Dataset records:
# # #

--- config.mk ---
export PLATFORM = sky130hd
export DESIGN_NAME = itef_host_flat
export DESIGN_NICKNAME = d
export VERILOG_FILES = /design/src/itef_pkg.sv /design/src/itef_link_if.sv /design/src/itef_host.sv /design/src/flat_wrapper.sv
export SDC_FILE = /design/constraint.sdc
export NUM_CORES = 1
export LEC_CHECK = 0
export BUFFER_PORTS_ARGS = -buffer_cell sky130_fd_sc_hd__buf_4
export CORE_UTILIZATION = 45
export DETAILED_ROUTE_END_ITERATION = 10
export GPL_ROUTABILITY_DRIVEN = 0
export PLACE_DENSITY = 0.79
export REMOVE_ABC_BUFFERS = 1
export SKIP_LAST_GASP = 1
export SYNTH_ARGS = -nofsm -noshare
export SYNTH_HDL_FRONTEND = slang
export SYNTH_SLANG_ARGS = --single-unit
--- constraint.sdc ---
create_clock -name clk_i -period 4.5 [get_ports clk_i]
set_input_delay 0.9 -clock clk_i [delete_from_list [all_inputs] [get_ports clk_i]]
set_output_delay 0.9 -clock clk_i [all_outputs]
set_load 0.005 [all_outputs]
[config.mk]
export PLATFORM = sky130hd
export DESIGN_NAME = bpfs_top
export DESIGN_NICKNAME = d
export VERILOG_FILES = /design/src/hw/bpfs_pkg.sv /design/src/hw/bpfs_pin_sel.sv /design/src/hw/bpfs_top.sv
export SDC_FILE = /design/constraint.sdc
export NUM_CORES = 1
export LEC_CHECK = 0
export BUFFER_PORTS_ARGS = -buffer_cell sky130_fd_sc_hd__buf_2
export CORE_ASPECT_RATIO = 0.6
export CORE_MARGIN = 3
export CORE_UTILIZATION = 38
export DETAILED_ROUTE_END_ITERATION = 10
export PLACE_DENSITY = 0.88
export SLEW_MARGIN = 20
export SYNTH_ARGS = -nofsm -noshare
export SYNTH_HDL_FRONTEND = slang
export SYNTH_SLANG_ARGS = --single-unit
export TNS_END_PERCENT = 5
[constraint.sdc]
create_clock -name clk_i -period 1.4 [get_ports clk_i]
set_input_delay 0.21 -clock clk_i [delete_from_list [all_inputs] [get_ports clk_i]]
set_output_delay 0.21 -clock clk_i [all_outputs]
set_load 0.02 [all_outputs]
[src/hw/bpfs_pkg.sv]
// Constants, types and register map for the bus port pin function select.
// Assumes a classic Wishbone slave with 32-bit data and byte addresses.
//
// Behaviour
// - Port E bit 6 set routes pin E3 to sync A, else GPIO.
// - Port E bit 4 set routes pin E2 to sync B, else GPIO.
// - Size functions on E3 and E2 follow only the size-pins enable.
// - E1 field bits 3:2: 0x GPIO, 10 sync A, 11 transfer start.
// - E0 field bits 1:0: 0x GPIO, 10 sync B, 11 transfer in progress.
// - Port E fields reset to all ones in master mode, zeros otherwise.
// - F bit 7 set gives address 23 or chip select 6, else GPIO.
// - F bit 6 set gives address 22 or chip select 5, else GPIO.
// - F bit 5 set gives address 21 or chip select 4, else GPIO.
// - Port F bits 4:0 read zero; writes to them are ignored.
// - Port F assign bits reset to one in master mode, else zero.
// - Port J bits 7:4 route pins to byte strobes 3:0, else GPIO.
// - Port J bits 3:0 route pins to chip selects 3:0, else GPIO.
// - Port J bits reset to one in master mode, else zero; stay R/W.

package bpfs_pkg;

  // ----------------------------------------------------------------
  // Bus geometry
  // ----------------------------------------------------------------
  localparam int unsigned ADR_W = 24;
  localparam int unsigned DAT_W = 32;

  // ----------------------------------------------------------------
  // Register indices, byte address is four times the index
  // ----------------------------------------------------------------
  localparam logic [ADR_W-1:0] PORT_E_IDX = 24'h10_0052;
  localparam logic [ADR_W-1:0] PORT_F_IDX = 24'h10_0051;
  localparam logic [ADR_W-1:0] PORT_J_IDX = 24'h10_0054;

  // ----------------------------------------------------------------
  // Field positions
  // ----------------------------------------------------------------
  localparam int unsigned E3_POS = 6;
  localparam int unsigned E2_POS = 4;
  localparam int unsigned E1_LSB = 2;
  localparam int unsigned E0_LSB = 0;
  localparam int unsigned F_LSB  = 5;
  localparam int unsigned F_CNT  = 3;
  localparam int unsigned J_CNT  = 8;
  localparam int unsigned J_BS_LSB = 4;

  // ----------------------------------------------------------------
  // Write masks and reset values
  // ----------------------------------------------------------------
  localparam logic [15:0] PE_WMASK      = 16'h005f;
  localparam logic [15:0] PE_RST_MASTER = 16'h005f;
  localparam logic [15:0] PE_RST_SINGLE = 16'h0000;
  localparam logic [7:0]  PF_WMASK      = 8'he0;
  localparam logic [7:0]  PF_RST_MASTER = 8'he0;
  localparam logic [7:0]  PF_RST_SINGLE = 8'h00;
  localparam logic [7:0]  PJ_WMASK      = 8'hff;
  localparam logic [7:0]  PJ_RST_MASTER = 8'hff;
  localparam logic [7:0]  PJ_RST_SINGLE = 8'h00;

  // ----------------------------------------------------------------
  // Two-bit field codes
  // ----------------------------------------------------------------
  localparam logic [1:0] PAIR_ALT  = 2'h2;
  localparam logic [1:0] PAIR_PRIM = 2'h3;

  // ----------------------------------------------------------------
  // Pin map: E0..E3, F5..F7, J0..J7
  // ----------------------------------------------------------------
  localparam int unsigned PIN_E_BASE = 0;
  localparam int unsigned PIN_F_BASE = 4;
  localparam int unsigned PIN_J_BASE = 7;
  localparam int unsigned PIN_COUNT  = 15;
  localparam int unsigned E_CNT      = 4;

  typedef enum logic [1:0] {
    ROLE_GPIO,
    ROLE_ALT,
    ROLE_PRIM
  } bpfs_role_t;

endpackage

[src/hw/bpfs_pin_sel.sv]
// One pin's output selector: bus function or port GPIO logic.
// Assumes role, sources and GPIO controls come from the same clock domain.

module bpfs_pin_sel
  import bpfs_pkg::*;
(
  input  wire bpfs_role_t role_i,
  input  wire logic       prim_i,
  input  wire logic       alt_i,
  input  wire logic       gpio_out_i,
  input  wire logic       gpio_dir_i,
  output logic            pin_o,
  output logic            oe_n_o
);

  // ----------------------------------------------------------------
  // Output selection
  // ----------------------------------------------------------------
  always_comb begin
    case (role_i)
      ROLE_PRIM: begin
        pin_o  = prim_i;
        oe_n_o = 1'b0;
      end
      ROLE_ALT: begin
        pin_o  = alt_i;
        oe_n_o = 1'b0;
      end
      ROLE_GPIO: begin
        pin_o  = gpio_out_i;
        oe_n_o = ~gpio_dir_i;
      end
      default: begin
        pin_o  = gpio_out_i;
        oe_n_o = 1'b1;
      end
    endcase
  end

endmodule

# # #

Scan the entries above for the line containing "localparam logic [15:0] PE_RST_SINGLE", and copy it and all lines after it exactly, down to and including the line containing "PJ_RST_SINGLE = 8'h00;".

  localparam logic [15:0] PE_RST_SINGLE = 16'h0000;
  localparam logic [7:0]  PF_WMASK      = 8'he0;
  localparam logic [7:0]  PF_RST_MASTER = 8'he0;
  localparam logic [7:0]  PF_RST_SINGLE = 8'h00;
  localparam logic [7:0]  PJ_WMASK      = 8'hff;
  localparam logic [7:0]  PJ_RST_MASTER = 8'hff;
  localparam logic [7:0]  PJ_RST_SINGLE = 8'h00;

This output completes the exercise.